▸ REQUIRED ACTION
Nothing but the lines from the one containing "(the above is from job 4714)" through the one containing "After both steps", both included, should be given again, each exactly as written below.
═══ SUPPLIED DATA
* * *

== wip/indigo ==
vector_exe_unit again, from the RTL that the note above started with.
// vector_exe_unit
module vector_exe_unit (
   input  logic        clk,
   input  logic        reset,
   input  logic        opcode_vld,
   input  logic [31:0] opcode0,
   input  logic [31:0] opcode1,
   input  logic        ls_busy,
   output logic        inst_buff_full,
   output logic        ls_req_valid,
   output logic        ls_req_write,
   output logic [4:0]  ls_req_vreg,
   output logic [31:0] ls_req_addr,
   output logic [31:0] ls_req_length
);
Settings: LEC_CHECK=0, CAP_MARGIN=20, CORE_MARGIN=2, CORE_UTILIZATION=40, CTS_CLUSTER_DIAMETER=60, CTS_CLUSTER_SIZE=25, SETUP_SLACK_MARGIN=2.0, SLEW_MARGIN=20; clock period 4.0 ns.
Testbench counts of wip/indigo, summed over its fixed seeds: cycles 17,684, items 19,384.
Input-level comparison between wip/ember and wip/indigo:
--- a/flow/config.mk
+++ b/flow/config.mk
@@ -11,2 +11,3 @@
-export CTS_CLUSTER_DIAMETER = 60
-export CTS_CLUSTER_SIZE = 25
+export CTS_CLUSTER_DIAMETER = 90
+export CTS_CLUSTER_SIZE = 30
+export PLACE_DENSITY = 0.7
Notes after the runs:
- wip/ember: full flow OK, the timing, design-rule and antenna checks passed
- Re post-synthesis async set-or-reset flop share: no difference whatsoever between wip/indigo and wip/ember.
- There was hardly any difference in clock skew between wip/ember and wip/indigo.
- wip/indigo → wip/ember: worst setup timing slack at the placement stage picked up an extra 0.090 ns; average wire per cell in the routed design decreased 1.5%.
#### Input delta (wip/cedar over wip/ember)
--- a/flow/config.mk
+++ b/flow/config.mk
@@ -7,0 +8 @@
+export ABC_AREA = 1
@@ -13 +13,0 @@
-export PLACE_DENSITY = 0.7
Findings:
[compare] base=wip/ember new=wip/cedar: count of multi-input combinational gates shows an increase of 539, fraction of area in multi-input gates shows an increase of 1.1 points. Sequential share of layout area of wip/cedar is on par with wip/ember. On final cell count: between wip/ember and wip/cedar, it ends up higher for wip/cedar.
══════
═══ SUPPLIED DATA
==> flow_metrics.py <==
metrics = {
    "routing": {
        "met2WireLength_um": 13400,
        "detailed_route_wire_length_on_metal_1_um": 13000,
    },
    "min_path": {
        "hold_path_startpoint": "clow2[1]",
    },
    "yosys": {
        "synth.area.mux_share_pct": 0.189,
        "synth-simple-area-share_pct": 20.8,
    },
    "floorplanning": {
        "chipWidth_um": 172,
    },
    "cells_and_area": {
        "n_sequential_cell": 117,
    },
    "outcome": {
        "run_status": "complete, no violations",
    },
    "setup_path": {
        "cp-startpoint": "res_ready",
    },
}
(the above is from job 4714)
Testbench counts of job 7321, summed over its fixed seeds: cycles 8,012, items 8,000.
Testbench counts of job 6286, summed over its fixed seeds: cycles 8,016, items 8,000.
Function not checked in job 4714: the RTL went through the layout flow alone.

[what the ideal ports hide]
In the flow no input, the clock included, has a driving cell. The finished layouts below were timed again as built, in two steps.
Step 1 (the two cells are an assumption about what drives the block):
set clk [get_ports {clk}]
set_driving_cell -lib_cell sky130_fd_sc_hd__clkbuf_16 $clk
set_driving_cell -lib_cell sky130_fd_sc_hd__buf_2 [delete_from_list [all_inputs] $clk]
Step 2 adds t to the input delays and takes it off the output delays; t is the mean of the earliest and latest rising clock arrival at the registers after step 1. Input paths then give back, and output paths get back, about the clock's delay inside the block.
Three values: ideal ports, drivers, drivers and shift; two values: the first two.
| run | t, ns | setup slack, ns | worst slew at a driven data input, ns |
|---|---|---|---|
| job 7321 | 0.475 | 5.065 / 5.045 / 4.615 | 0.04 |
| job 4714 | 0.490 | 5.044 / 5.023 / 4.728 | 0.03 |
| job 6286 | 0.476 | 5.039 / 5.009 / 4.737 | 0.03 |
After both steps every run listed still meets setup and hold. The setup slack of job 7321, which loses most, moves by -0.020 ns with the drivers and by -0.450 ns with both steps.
══════
▸ RESULT FOR THIS TASK
(the above is from job 4714)
Testbench counts of job 7321, summed over its fixed seeds: cycles 8,012, items 8,000.
Testbench counts of job 6286, summed over its fixed seeds: cycles 8,016, items 8,000.
Function not checked in job 4714: the RTL went through the layout flow alone.

[what the ideal ports hide]
In the flow no input, the clock included, has a driving cell. The finished layouts below were timed again as built, in two steps.
Step 1 (the two cells are an assumption about what drives the block):
set clk [get_ports {clk}]
set_driving_cell -lib_cell sky130_fd_sc_hd__clkbuf_16 $clk
set_driving_cell -lib_cell sky130_fd_sc_hd__buf_2 [delete_from_list [all_inputs] $clk]
Step 2 adds t to the input delays and takes it off the output delays; t is the mean of the earliest and latest rising clock arrival at the registers after step 1. Input paths then give back, and output paths get back, about the clock's delay inside the block.
Three values: ideal ports, drivers, drivers and shift; two values: the first two.
| run | t, ns | setup slack, ns | worst slew at a driven data input, ns |
|---|---|---|---|
| job 7321 | 0.475 | 5.065 / 5.045 / 4.615 | 0.04 |
| job 4714 | 0.490 | 5.044 / 5.023 / 4.728 | 0.03 |
| job 6286 | 0.476 | 5.039 / 5.009 / 4.737 | 0.03 |
After both steps every run listed still meets setup and hold. The setup slack of job 7321, which loses most, moves by -0.020 ns with the drivers and by -0.450 ns with both steps.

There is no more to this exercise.